Saturday, January 11, 2014

You Are How You Look...Or Are You?

I spent much of the past 3 days in warm sweats and fuzzy socks. The fireplace drew me like a magnet, and the easy chair had a great view of the television. Even though my laptop was charged, I spent much more time playing Words with Friends than planning lessons or developing our new literacy program. I just wasn't feeling terribly productive.
               I did venture out into the cold on Tuesday. Though school was still closed, I dressed in warm work clothes and headed to the library. I made my list and got down to business. It amazed me how much of a difference a change of scenery and attire affected my productivity.

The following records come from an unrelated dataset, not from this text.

==> config.mk <==
export PLATFORM = sky130hd
export DESIGN_NAME = operand_fetch
export DESIGN_NICKNAME = d
export VERILOG_FILES = /design/src/rtl/operand_fetch.sv
export SDC_FILE = /design/constraint.sdc
export NUM_CORES = 1
export LEC_CHECK = 0
export ABC_AREA = 1
export CORE_MARGIN = 5
export CORE_UTILIZATION = 37
export CTS_BUF_LIST = sky130_fd_sc_hd__clkbuf_4 sky130_fd_sc_hd__clkbuf_8
export DETAILED_ROUTE_END_ITERATION = 7
export PLACE_DENSITY_LB_ADDON = 0.15
export SYNTH_ARGS = -nofsm -noshare
export SYNTH_HDL_FRONTEND = slang
export SYNTH_SLANG_ARGS = --single-unit
==> constraint.sdc <==
create_clock -name clock -period 3.4 [get_ports clock]
set_clock_uncertainty 0.1 [all_clocks]
set_input_delay 0.51 -clock clock [delete_from_list [all_inputs] [get_ports clock]]
set_output_delay 0.51 -clock clock [all_outputs]
set_load 0.1 [all_outputs]
File: src/rtl/ex_div.sv
// rtl/ex_div.sv - iterative radix-2 restoring divider for RV32M DIV/DIVU/REM/REMU
// Holds the pipeline via stallreq_o until the result pulses out on ready_o.
module ex_div #(
   parameter int XLEN  = 32,
   parameter int CNT_W = 6
) (
   input  logic             clk,
   input  logic             rst_n,
   input  logic             start_i,
   input  logic [1:0]       op_i,
   input  logic [XLEN-1:0]  dividend_i,
   input  logic [XLEN-1:0]  divisor_i,
   input  logic             flush_i,
   output logic [XLEN-1:0]  result_o,
   output logic             ready_o,
   output logic             busy_o,
   output logic             stallreq_o
);

   localparam logic [1:0] S_IDLE = 2'd0;
   localparam logic [1:0] S_CALC = 2'd1;
   localparam logic [1:0] S_DONE = 2'd2;

   logic [1:0]       state;
   logic [CNT_W-1:0] cnt;
   logic [XLEN-1:0]  quo_r;
   logic [XLEN-1:0]  rem_r;
   logic [XLEN-1:0]  dsr_r;
   logic             is_rem_r;
   logic             neg_q_r;
   logic             neg_r_r;

   logic             signed_op;
   logic             a_neg;
   logic             b_neg;
   logic [XLEN-1:0]  a_abs;
   logic [XLEN-1:0]  b_abs;
   logic             div_zero;
   logic             ovf;

   logic [XLEN:0]    trial;
   logic [XLEN:0]    diff;
   logic             ge;
   logic [XLEN-1:0]  quo_nxt;
   logic [XLEN-1:0]  rem_nxt;
   logic [XLEN-1:0]  quo_fix;
   logic [XLEN-1:0]  rem_fix;

   assign signed_op = ~op_i[0];
   assign a_neg     = signed_op & dividend_i[XLEN-1];
   assign b_neg     = signed_op & divisor_i[XLEN-1];
   assign a_abs     = a_neg ? -dividend_i : dividend_i;
   assign b_abs     = b_neg ? -divisor_i : divisor_i;
   assign div_zero  = (divisor_i == '0);
   assign ovf       = signed_op && (dividend_i == {1'b1, {(XLEN-1){1'b0}}}) && (divisor_i == '1);

   // One restoring step: the partial remainder stays below the divisor, so XLEN+1 bits suffice.
   assign trial   = {rem_r, quo_r[XLEN-1]};
   assign diff    = trial - {1'b0, dsr_r};
   assign ge      = ~diff[XLEN];
   assign rem_nxt = ge ? diff[XLEN-1:0] : trial[XLEN-1:0];
   assign quo_nxt = {quo_r[XLEN-2:0], ge};
   assign quo_fix = neg_q_r ? -quo_nxt : quo_nxt;
   assign rem_fix = neg_r_r ? -rem_nxt : rem_nxt;

   assign ready_o    = (state == S_DONE);
   assign busy_o     = (state != S_IDLE);
   assign stallreq_o = rst_n & start_i & ~ready_o & ~flush_i;

   always_ff @(posedge clk or negedge rst_n) begin
      if (!rst_n) begin
         state    <= S_IDLE;
         cnt      <= '0;
         quo_r    <= '0;
         rem_r    <= '0;
         dsr_r    <= '0;
         is_rem_r <= 1'b0;
         neg_q_r  <= 1'b0;
         neg_r_r  <= 1'b0;
         result_o <= '0;
      end else if (flush_i) begin
         state <= S_IDLE;
         cnt   <= '0;
      end else begin
         case (state)
            S_IDLE: begin
               if (start_i) begin
                  is_rem_r <= op_i[1];
                  if (div_zero) begin
                     result_o <= op_i[1] ? dividend_i : '1;
                     state    <= S_DONE;
                  end else if (ovf) begin
                     result_o <= op_i[1] ? '0 : dividend_i;
                     state    <= S_DONE;
                  end else begin
                     quo_r   <= a_abs;
                     rem_r   <= '0;
                     dsr_r   <= b_abs;
                     neg_q_r <= a_neg ^ b_neg;
                     neg_r_r <= a_neg;
                     cnt     <= CNT_W'(XLEN);
                     state   <= S_CALC;
                  end
               end
            end
            S_CALC: begin
               quo_r <= quo_nxt;
               rem_r <= rem_nxt;
               cnt   <= cnt - 1'b1;
               if (cnt == CNT_W'(1)) begin
                  result_o <= is_rem_r ? rem_fix : quo_fix;
                  state    <= S_DONE;
               end
            end
            S_DONE:  state <= S_IDLE;
            default: state <= S_IDLE;
         endcase
      end
   end

endmodule
### config.mk
export PLATFORM = sky130hd
export DESIGN_NAME = comparador_serial
export DESIGN_NICKNAME = d
export VERILOG_FILES = /design/src/rtl/comparador_pkg.sv /design/src/rtl/registro_desplazamiento.sv /design/src/rtl/comparador_serial.sv
export SDC_FILE = /design/constraint.sdc
export NUM_CORES = 1
export LEC_CHECK = 0
export CAP_MARGIN = 20
export CORE_MARGIN = 2
export CORE_UTILIZATION = 30
export DETAILED_ROUTE_END_ITERATION = 8
export HOLD_SLACK_MARGIN = 0.08
export SLEW_MARGIN = 0
export SYNTH_ARGS = -nofsm -noshare
export SYNTH_HDL_FRONTEND = slang
export SYNTH_HIERARCHICAL = 1
export SYNTH_SLANG_ARGS = --single-unit
### constraint.sdc
create_clock -name clk -period 2.2 [get_ports clk]
set_clock_uncertainty 0.1 [all_clocks]
set_input_delay 0.33 -clock clk [delete_from_list [all_inputs] [get_ports clk]]
set_output_delay 0.33 -clock clk [all_outputs]
set_load 0.01 [all_outputs]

It can also work the other way for me. There are times when I feel and act pretty confident, and then I look in the mirror. My hair is flat, my complexion is uneven, my eye make-up smeared. It's a shocking reality check. What was I thinking acting like I was "with-it" when actually I look like this?!
              I've been on FaceTime and Skype a handful of times. Every time it shocks me how uncomfortable I feel when I see myself as the caller sees me.  Even though I look in the mirror every day without flinching, something about a camera just brings out the worst.  Inevitably I have to quickly finger comb my hair and adjust the phone or computer to reflect the best vantage point.
I heard a story the other day about a young entrepreneur in Mogadishu.    There was no dry-cleaner in that city, and anyone who wanted to get anything dry cleaned would have to fly to the nearest city with a dry-cleaner.  Once he opened his dry-cleaning business, people were wearing suits again.  It made a difference.
Dress codes in schools and at work…Uniforms...The clothes make the man.  What we wear affects the way we feel about ourselves.  Buying bathing suits is a least favorite chore for most women, because, as my friend says, “Women over 40 just look better with clothes on.”  Our culture affirms that appearance is important.
 What you wear is much easier to change than how you look, but even that is possible. Plastic surgery and airbrushing are commonplace. We recently had a family portrait taken, and we gladly paid the extra cost for retouching – “to soften lines, even skin tone, and remove blemishes.”
I read an interview this week with Mireille Guiliana, author of French Women Don’t Get Facelifts (click here to read the interview). Her one sentence description of this book is “Aging with Style and Attitude.”  There is something to be said about embracing your age and the natural changes that come with each stage of life. 
That's how the woman discussed in Proverbs chapter 31 lives; “She is clothed in strength and dignity; she can laugh at the days to come”(Prov. 31:25). Her confidence comes not from the clothes she wears, but from the Lord.  She is not worried about the future or what she look like, much less her laugh lines.
Though I want to be thinner, I want more to be confident in my standing as a daughter of the King.  I want to be like her.